Days 6 & 7
Days 6 and 7 (Friday, October 15 and Saturday, October 16, 2011)
Yes, that’s right—I’m combining two days of daily postings…and that’s because most of us received one extra day in Canada! Unfortunately, the circumstances that enabled this to happen weren’t really that fun. We were scheduled to fly from Churchill
on Friday. However, flights were cancelled due to the dense fog in the area. Because we were unable to make it to Winnipeg Friday night, most of us missed our flights home on Saturday. I have to admit, though, that this was a mixed blessing because of what we got to experience instead!
Before we were scheduled to depart for the Churchill airport on Friday, PBI had arranged for us to have some time in the town of Churchill itself. We started at Parks Canada Visitor Centre, which taught us more about the area’s archaeological and natural history. We were also able to view some artifacts from the Hudson Bay Trading Company, as well as from some of the First Nations. Afterward, we were permitted to do a little shopping. It was a great chance to talk to some of the locals and see some of the artwork that was created in the area. I was also fascinated by the Eskimo Museum, which houses one of the world’s largest collections of Inuit carvings.
While we walked through town, we also made sure we stopped at the large complex that houses an indoor playground, gymnasium, ice rink, pool, school, library, movie theatre and a couple of restaurants. It was amazing to see how much was actually contained inside the complex, which was designed to be a huge community center that provided a place for people to gather. The complex serves its purpose—it offers relief from the cold winters…and helps to keep people safe from polar bears!
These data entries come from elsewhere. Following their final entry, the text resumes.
### src/rtl/tour_cmd.sv
// Tour command sequencer: splits each solved knight move into a vertical
// then a horizontal board-move command and hands them to the command
// processor over the cmd/cmd_rdy handshake. While idle, UART commands pass
// straight through.
// Ports:
//   clk, rst_n            clock, asynchronous active-low reset
//   start_tour            pulse: solved tour is ready
//   move / mv_indx        solver memory read data / address
//   cmd_UART, cmd_rdy_UART UART command path (used when idle)
//   clr_cmd_rdy           command processor accepted cmd
//   send_resp             command processor finished the command
//   cmd, cmd_rdy          command to the command processor
//   resp                  response byte to the UART wrapper
module tour_cmd
  import knight_pkg::*;
#(
  parameter int NUM_MOVES = 24
) (
  input  logic        clk,
  input  logic        rst_n,
  input  logic        start_tour,
  input  logic [7:0]  move,
  output logic [4:0]  mv_indx,
  input  logic [15:0] cmd_UART,
  input  logic        cmd_rdy_UART,
  input  logic        clr_cmd_rdy,
  input  logic        send_resp,
  output logic [15:0] cmd,
  output logic        cmd_rdy,
  output logic [7:0]  resp
);

  localparam logic [4:0] LAST_IDX = 5'(NUM_MOVES - 1);

  tour_cmd_state_t state, state_nxt;
  logic [15:0]     vert_cmd, horz_cmd;
  logic            mv_clr, mv_inc;
  logic            last_mv;

  tour_move_decode u_decode (
    .move     (move),
    .vert_cmd (vert_cmd),
    .horz_cmd (horz_cmd)
  );

  assign last_mv = (mv_indx == LAST_IDX);

  always_ff @(posedge clk or negedge rst_n) begin
    if (!rst_n) begin
      state   <= IDLE;
      mv_indx <= 5'd0;
    end else begin
      state <= state_nxt;
      if (mv_clr)
        mv_indx <= 5'd0;
      else if (mv_inc)
        mv_indx <= mv_indx + 5'd1;
    end
  end

  always_comb begin
    state_nxt = state;
    mv_clr    = 1'b0;
    mv_inc    = 1'b0;
    cmd       = cmd_UART;
    cmd_rdy   = 1'b0;
    resp      = RESP_POS;
    unique case (state)
      IDLE: begin
        cmd     = cmd_UART;
        cmd_rdy = cmd_rdy_UART;
        resp    = RESP_ACK;
        if (start_tour) begin
          mv_clr    = 1'b1;
          state_nxt = VERT;
        end
      end
      VERT: begin
        cmd     = vert_cmd;
        cmd_rdy = 1'b1;
        // clr_cmd_rdy has priority; a simultaneous send_resp is dropped
        if (clr_cmd_rdy) state_nxt = WAIT_V;
      end
      WAIT_V: begin
        cmd = vert_cmd;
        if (send_resp) state_nxt = HORZ;
      end
      HORZ: begin
        cmd     = horz_cmd;
        cmd_rdy = 1'b1;
        if (clr_cmd_rdy) state_nxt = WAIT_H;
      end
      WAIT_H: begin
        cmd = horz_cmd;
        // the final leg reports tour completion to the UART side
        if (last_mv) resp = RESP_ACK;
        if (send_resp) begin
          if (last_mv) begin
            state_nxt = IDLE;
          end else begin
            mv_inc    = 1'b1;
            state_nxt = VERT;
          end
        end
      end
      default: state_nxt = IDLE;
    endcase
  end

endmodule

### config.mk
export PLATFORM = sky130hd
export DESIGN_NAME = tour_cmd
export DESIGN_NICKNAME = d
export VERILOG_FILES = /design/src/rtl/knight_pkg.sv /design/src/rtl/tour_move_decode.sv /design/src/rtl/tour_cmd.sv
export SDC_FILE = /design/constraint.sdc
export NUM_CORES = 1
export LEC_CHECK = 0
export ABC_AREA = 1
export CAP_MARGIN = 20
export CORE_MARGIN = 8
export CORE_UTILIZATION = 45
export CTS_BUF_LIST = sky130_fd_sc_hd__clkbuf_2 sky130_fd_sc_hd__clkbuf_4 sky130_fd_sc_hd__clkbuf_8
export CTS_CLUSTER_SIZE = 16
export DETAILED_ROUTE_END_ITERATION = 8
export GPL_TIMING_DRIVEN = 0
export PLACE_DENSITY = 0.88
export SLEW_MARGIN = 10
export SYNTH_ARGS = -nofsm -noshare
export SYNTH_HDL_FRONTEND = slang
export SYNTH_HIERARCHICAL = 1
export SYNTH_SLANG_ARGS = --single-unit
### constraint.sdc
create_clock -name clk -period 6.3 [get_ports clk]
set_input_delay 1.89 -clock clk [delete_from_list [all_inputs] [get_ports clk]]
set_output_delay 1.89 -clock clk [all_outputs]
set_load 0.01 [all_outputs]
We made our way to the airport and then waited for a few hours. There was a glimmer of hope that we would be able to depart to Winnipeg because our plane had already arrived. However, we needed a full flight crew in order to depart. The flight attendant who was scheduled to be on our plane was on a flight that ended up being diverted because they couldn’t land in Churchill. We were going to spend the night!
I have to give PBI all the credit in the world for scrambling to find places for 25 people to stay. Because of PBI’s great reputation in the area, some people were willing to offer up places for us to stay. PBI also recently purchased a home, but work was still being completed on it. Instead, the teens stayed with their chaperones in one home and had a big slumber party! PBI staff members called all over town for hotel rooms for the adults. Most rooms were booked since other groups visiting Churchill weren’t able to catch their flights either. However, the found a few available rooms, and all of us divided up in teams to go stay in the hotels around town. You know what this meant, of course—we got to take showers!!! I feel asleep pretty quickly after that!
Everything about our trip suddenly began coming around full circle. At 5:30 a.m., my fellow Arctic Ambassadors heard cracker shots and a horn honking. Officer Bob Windsor
was on duty, and he was chasing a polar bear out of town. The Polar Alert System was in place…and it worked. (Unfortunately, yours truly was out cold during all of the excitement.)
We made it to the airport and boarded our flight to Winnipeg where some of us would have to stay overnight since we missed our early morning flights home. Of course, nothing was going to keep us down after the amazing experience we just had in Churchill! We ended up going to the Assiniboine Park Zoo…and once again saw how things we learned during our PBI Leadership Camp were coming together.
It is the Assiniboine Park Zoo that is currently constructing the Journey to Churchill habitat. This exhibit also includes the $6 million International Polar Bear
Conservation Centre that will provide opportunities for academic research on the Arctic environment and polar bear conservation. Public education programs will also be offered. Of even more significance to the Arctic Ambassadors…this will serve as the polar bear rescue and relocation network for orphaned or injured animals. Opening in 2013, this is the facility from which accredited U.S. zoos that meet the required Manitoba Standards will receive their bears. When one stops to think about why it has to be constructed in the first place, it was a little sad to see. However, it was also exciting to see that construction of the facility is underway because it is already serving as a symbol of the conservation efforts being made.